光を背負う、僕ら。―第2楽章―
昨日あれからあたしは、下校時刻のギリギリまで泣いていた。
どうやら自分が思っていたよりもたくさん、限界に至るまで涙を堪えていたらしい。
――――……
「…ひっく…。……真藤君、ありがとう。もう、大丈夫そう」
思う存分泣いて、身体中の水分が尽きてしまったんじゃないかと思える頃には、取り乱していた心もずいぶん落ち着いていた。

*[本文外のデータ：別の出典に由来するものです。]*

==> ./design.v <==
`timescale 1ns / 1ps
module UART_RX
  #(parameter CLKS_PER_BIT = 217)
  (
   input            i_Rst_L,
   input            i_Clock,
   input            i_RX_Serial,
   output reg       o_RX_DV,
   output reg [7:0] o_RX_Byte
   );
  localparam IDLE         = 3'b000;
  localparam RX_START_BIT = 3'b001;
  localparam RX_DATA_BITS = 3'b010;
  localparam RX_STOP_BIT  = 3'b011;
  localparam CLEANUP      = 3'b100;
  reg [$clog2(CLKS_PER_BIT)-1:0] r_Clock_Count;
  reg [2:0] r_Bit_Index;  
  reg [2:0] r_SM_Main;
  always @(posedge i_Clock or negedge i_Rst_L)
  begin
    if (~i_Rst_L)
    begin
      r_SM_Main <= 3'b000;
      o_RX_DV   <= 1'b0;
    end
    else
    begin
      case (r_SM_Main)
      IDLE :
        begin
          o_RX_DV       <= 1'b0;
          r_Clock_Count <= 0;
          r_Bit_Index   <= 0;
          if (i_RX_Serial == 1'b0)           
            r_SM_Main <= RX_START_BIT;
          else
            r_SM_Main <= IDLE;
        end
      RX_START_BIT :
        begin
          if (r_Clock_Count == (CLKS_PER_BIT-1)/2)
          begin
            if (i_RX_Serial == 1'b0)
            begin
              r_Clock_Count <= 0;   
              r_SM_Main     <= RX_DATA_BITS;
            end
            else
              r_SM_Main <= IDLE;
          end
          else
          begin
            r_Clock_Count <= r_Clock_Count + 1;
            r_SM_Main     <= RX_START_BIT;
          end
        end  
      RX_DATA_BITS :
        begin
          if (r_Clock_Count < CLKS_PER_BIT-1)
          begin
            r_Clock_Count <= r_Clock_Count + 1;
            r_SM_Main     <= RX_DATA_BITS;
          end
          else
          begin
            r_Clock_Count          <= 0;
            o_RX_Byte[r_Bit_Index] <= i_RX_Serial;
            if (r_Bit_Index < 7)
            begin
              r_Bit_Index <= r_Bit_Index + 1;
              r_SM_Main   <= RX_DATA_BITS;
            end
            else
            begin
              r_Bit_Index <= 0;
              r_SM_Main   <= RX_STOP_BIT;
            end
          end
        end  
      RX_STOP_BIT :
        begin
          if (r_Clock_Count < CLKS_PER_BIT-1)
          begin
            r_Clock_Count <= r_Clock_Count + 1;
            r_SM_Main     <= RX_STOP_BIT;
          end
          else
          begin
            o_RX_DV       <= 1'b1;
            r_Clock_Count <= 0;
            r_SM_Main     <= CLEANUP;
          end
        end  
      CLEANUP :
        begin
          r_SM_Main <= IDLE;
          o_RX_DV   <= 1'b0;
        end
      default :
        r_SM_Main <= IDLE;
    endcase
    end  
  end  
endmodule
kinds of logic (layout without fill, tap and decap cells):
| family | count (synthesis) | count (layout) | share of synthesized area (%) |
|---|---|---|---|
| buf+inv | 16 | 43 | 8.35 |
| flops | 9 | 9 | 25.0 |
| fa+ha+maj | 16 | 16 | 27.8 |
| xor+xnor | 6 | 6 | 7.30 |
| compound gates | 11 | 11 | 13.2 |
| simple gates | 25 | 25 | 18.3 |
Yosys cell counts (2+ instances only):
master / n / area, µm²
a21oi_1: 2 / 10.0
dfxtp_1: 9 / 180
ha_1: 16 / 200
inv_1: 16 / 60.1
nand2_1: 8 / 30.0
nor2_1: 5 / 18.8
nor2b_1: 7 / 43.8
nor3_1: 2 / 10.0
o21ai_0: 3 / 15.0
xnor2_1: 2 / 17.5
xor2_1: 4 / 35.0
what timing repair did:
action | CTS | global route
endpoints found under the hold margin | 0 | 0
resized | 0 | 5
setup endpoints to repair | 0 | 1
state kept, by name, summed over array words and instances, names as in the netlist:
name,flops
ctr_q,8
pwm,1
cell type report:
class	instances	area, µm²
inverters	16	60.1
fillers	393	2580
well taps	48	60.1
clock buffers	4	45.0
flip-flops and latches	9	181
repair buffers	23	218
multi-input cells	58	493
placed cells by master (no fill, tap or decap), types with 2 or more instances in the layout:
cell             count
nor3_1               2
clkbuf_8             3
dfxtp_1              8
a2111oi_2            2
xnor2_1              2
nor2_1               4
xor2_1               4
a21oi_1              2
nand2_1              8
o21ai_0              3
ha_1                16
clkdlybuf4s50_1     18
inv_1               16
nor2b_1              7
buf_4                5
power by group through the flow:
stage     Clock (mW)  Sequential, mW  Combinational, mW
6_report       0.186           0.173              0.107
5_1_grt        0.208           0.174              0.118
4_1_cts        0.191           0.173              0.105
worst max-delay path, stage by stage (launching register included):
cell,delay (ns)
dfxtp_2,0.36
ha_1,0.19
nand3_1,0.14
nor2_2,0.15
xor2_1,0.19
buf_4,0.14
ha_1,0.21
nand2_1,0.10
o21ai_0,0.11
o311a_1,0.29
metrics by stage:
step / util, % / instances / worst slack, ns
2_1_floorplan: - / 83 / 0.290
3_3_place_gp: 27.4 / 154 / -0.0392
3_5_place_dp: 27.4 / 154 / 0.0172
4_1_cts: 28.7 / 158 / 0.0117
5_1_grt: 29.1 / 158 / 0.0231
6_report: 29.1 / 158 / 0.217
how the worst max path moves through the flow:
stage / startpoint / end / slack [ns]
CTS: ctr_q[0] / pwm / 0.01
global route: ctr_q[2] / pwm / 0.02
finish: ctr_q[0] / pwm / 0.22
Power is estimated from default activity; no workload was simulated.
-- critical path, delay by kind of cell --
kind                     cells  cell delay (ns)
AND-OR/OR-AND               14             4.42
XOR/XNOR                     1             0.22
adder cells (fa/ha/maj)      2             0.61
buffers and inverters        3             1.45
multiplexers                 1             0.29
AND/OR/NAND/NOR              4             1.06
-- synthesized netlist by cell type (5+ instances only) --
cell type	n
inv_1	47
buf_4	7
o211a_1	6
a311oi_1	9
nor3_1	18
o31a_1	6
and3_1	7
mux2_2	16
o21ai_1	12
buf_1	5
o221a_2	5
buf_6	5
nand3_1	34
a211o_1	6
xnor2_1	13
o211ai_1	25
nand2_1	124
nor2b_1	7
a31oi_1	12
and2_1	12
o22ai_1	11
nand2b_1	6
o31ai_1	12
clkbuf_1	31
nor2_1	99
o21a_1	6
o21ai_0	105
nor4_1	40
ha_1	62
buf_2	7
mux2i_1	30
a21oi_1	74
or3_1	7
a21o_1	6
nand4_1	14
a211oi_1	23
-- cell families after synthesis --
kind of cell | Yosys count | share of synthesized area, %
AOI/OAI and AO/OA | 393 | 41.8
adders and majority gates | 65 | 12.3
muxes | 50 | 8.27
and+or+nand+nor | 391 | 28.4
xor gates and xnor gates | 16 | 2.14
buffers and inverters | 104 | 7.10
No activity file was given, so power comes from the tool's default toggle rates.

今はただ男の子に抱き締められている状態が恥ずかしくて、とりあえず密着した体を離そうと試みる。
「……そうか。ならいい」
胸板を軽く押すと、今度はあっさりと解放された。
体を包み込んでいた真藤君の香りが最後にすっと鼻を通って離れていく。
心の内が読み取れない真藤君とは違ってどこか懐かしく感じられて、安心させてくれる香りだった。
「……ありがとう。黙って付き添ってくれて」
その香りの効果のせいか心はさらに落ち着いて、お礼の言葉もすらすらと素直に出てくる。
「……どーいたしまして」
そっぽを向きながらお礼を言われたけれど、声は嫌がっていないから安心する。
泣いていたために無理矢理付き添わせてしまったんじゃないかと、少し不安だったから。